> _Data section_
_____
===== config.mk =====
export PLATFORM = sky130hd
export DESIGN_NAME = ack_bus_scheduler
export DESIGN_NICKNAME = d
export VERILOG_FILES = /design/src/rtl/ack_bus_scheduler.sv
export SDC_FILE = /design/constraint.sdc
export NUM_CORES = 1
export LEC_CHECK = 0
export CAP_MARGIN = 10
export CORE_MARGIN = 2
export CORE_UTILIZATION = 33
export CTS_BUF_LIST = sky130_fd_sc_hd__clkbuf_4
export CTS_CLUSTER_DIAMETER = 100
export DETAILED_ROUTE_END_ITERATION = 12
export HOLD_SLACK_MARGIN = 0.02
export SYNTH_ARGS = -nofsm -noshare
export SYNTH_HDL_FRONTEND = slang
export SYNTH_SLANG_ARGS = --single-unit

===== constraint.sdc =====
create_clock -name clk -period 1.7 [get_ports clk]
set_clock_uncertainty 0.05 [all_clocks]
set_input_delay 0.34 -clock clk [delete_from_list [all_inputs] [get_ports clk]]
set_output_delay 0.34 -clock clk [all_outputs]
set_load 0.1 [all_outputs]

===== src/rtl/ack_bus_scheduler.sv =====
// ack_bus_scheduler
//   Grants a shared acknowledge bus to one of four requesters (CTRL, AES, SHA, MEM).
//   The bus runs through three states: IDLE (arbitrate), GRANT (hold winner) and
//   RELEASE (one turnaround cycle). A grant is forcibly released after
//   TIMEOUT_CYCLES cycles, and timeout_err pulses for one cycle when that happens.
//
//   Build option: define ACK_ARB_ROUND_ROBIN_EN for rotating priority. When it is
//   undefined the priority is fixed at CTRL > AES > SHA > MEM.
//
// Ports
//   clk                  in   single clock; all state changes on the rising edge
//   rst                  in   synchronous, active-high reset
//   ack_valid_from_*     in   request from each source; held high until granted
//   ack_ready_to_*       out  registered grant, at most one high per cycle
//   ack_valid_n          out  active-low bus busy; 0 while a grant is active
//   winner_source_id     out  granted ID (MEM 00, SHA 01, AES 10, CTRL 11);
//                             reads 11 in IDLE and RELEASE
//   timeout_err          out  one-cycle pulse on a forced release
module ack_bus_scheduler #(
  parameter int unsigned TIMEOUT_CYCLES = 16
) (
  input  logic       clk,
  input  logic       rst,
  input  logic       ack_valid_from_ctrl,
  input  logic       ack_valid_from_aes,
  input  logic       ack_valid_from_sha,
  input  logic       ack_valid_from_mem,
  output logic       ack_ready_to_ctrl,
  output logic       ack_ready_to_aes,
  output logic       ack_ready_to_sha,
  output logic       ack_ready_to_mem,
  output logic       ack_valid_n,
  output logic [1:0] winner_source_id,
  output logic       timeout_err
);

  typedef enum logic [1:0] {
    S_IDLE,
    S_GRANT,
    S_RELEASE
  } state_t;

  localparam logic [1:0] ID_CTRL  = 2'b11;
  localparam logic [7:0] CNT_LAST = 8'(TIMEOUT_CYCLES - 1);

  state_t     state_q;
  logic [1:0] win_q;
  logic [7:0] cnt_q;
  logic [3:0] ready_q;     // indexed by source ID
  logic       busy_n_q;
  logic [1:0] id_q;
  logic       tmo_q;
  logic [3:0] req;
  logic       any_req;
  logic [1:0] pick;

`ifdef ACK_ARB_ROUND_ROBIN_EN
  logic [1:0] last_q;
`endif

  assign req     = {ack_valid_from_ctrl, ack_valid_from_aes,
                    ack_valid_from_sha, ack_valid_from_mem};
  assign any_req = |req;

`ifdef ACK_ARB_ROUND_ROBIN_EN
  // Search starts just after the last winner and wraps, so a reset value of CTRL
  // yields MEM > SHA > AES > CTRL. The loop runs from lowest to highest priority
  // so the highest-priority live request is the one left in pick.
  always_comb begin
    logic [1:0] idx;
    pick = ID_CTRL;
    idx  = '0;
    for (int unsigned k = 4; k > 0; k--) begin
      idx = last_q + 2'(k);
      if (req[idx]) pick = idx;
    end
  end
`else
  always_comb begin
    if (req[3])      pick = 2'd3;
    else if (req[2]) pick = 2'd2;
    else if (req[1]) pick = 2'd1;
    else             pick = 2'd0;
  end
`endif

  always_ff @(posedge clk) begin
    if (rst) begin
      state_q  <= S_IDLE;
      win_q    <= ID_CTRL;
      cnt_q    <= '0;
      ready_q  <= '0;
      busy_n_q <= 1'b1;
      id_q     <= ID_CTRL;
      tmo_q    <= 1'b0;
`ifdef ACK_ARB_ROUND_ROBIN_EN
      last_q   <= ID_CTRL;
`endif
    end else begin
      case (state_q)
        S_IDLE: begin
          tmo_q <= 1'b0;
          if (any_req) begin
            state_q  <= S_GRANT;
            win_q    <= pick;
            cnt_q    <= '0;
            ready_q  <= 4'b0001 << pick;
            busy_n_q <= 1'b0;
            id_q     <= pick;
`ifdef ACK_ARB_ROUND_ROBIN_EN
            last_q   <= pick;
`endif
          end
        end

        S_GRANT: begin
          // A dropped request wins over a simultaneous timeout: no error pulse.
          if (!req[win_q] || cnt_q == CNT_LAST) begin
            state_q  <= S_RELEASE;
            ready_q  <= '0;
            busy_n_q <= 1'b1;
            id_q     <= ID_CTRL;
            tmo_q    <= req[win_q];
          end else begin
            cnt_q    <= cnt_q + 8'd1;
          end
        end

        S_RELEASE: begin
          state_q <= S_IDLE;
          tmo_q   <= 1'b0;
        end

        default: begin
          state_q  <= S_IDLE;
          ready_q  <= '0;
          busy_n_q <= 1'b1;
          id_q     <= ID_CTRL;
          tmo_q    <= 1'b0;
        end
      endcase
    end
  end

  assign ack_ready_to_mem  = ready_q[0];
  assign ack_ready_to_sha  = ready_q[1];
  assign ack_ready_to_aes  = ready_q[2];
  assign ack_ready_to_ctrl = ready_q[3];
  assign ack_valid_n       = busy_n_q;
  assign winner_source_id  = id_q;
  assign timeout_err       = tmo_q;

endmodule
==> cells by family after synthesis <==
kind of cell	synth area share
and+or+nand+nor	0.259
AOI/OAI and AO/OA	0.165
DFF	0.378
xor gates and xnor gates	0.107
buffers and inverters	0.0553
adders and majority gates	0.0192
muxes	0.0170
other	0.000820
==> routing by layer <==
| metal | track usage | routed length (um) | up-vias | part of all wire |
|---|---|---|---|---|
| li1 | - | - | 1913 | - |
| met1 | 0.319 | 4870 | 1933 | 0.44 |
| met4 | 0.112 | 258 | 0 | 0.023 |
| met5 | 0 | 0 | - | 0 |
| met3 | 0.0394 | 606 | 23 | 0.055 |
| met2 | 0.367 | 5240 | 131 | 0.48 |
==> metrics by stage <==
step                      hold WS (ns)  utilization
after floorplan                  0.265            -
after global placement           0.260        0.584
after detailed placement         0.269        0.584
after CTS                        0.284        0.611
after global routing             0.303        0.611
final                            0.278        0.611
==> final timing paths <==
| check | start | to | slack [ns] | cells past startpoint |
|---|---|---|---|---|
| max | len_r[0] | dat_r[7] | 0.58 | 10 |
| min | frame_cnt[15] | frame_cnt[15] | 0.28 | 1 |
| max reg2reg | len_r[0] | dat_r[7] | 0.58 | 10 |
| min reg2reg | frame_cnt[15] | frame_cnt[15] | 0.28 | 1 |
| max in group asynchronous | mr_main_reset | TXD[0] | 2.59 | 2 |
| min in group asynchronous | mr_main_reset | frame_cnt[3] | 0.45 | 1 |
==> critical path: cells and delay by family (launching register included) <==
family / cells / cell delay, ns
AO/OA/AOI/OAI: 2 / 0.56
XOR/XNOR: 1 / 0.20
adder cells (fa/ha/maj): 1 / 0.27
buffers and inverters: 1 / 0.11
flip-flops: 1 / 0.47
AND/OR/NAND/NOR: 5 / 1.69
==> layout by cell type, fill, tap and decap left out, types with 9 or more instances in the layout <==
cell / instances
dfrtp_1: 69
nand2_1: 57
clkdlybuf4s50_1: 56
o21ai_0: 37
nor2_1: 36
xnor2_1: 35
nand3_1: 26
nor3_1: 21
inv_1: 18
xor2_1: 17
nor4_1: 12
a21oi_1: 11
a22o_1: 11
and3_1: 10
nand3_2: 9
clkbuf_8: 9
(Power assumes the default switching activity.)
_____
> _Your assignment_
Please, from the material above, copy only the lines from the line with "max | len_r[0]" up to and including the line with "frame_cnt[3] | 0.45 | 1 |", exactly as written.

> _Answer to this exercise_
| max | len_r[0] | dat_r[7] | 0.58 | 10 |
| min | frame_cnt[15] | frame_cnt[15] | 0.28 | 1 |
| max reg2reg | len_r[0] | dat_r[7] | 0.58 | 10 |
| min reg2reg | frame_cnt[15] | frame_cnt[15] | 0.28 | 1 |
| max in group asynchronous | mr_main_reset | TXD[0] | 2.59 | 2 |
| min in group asynchronous | mr_main_reset | frame_cnt[3] | 0.45 | 1 |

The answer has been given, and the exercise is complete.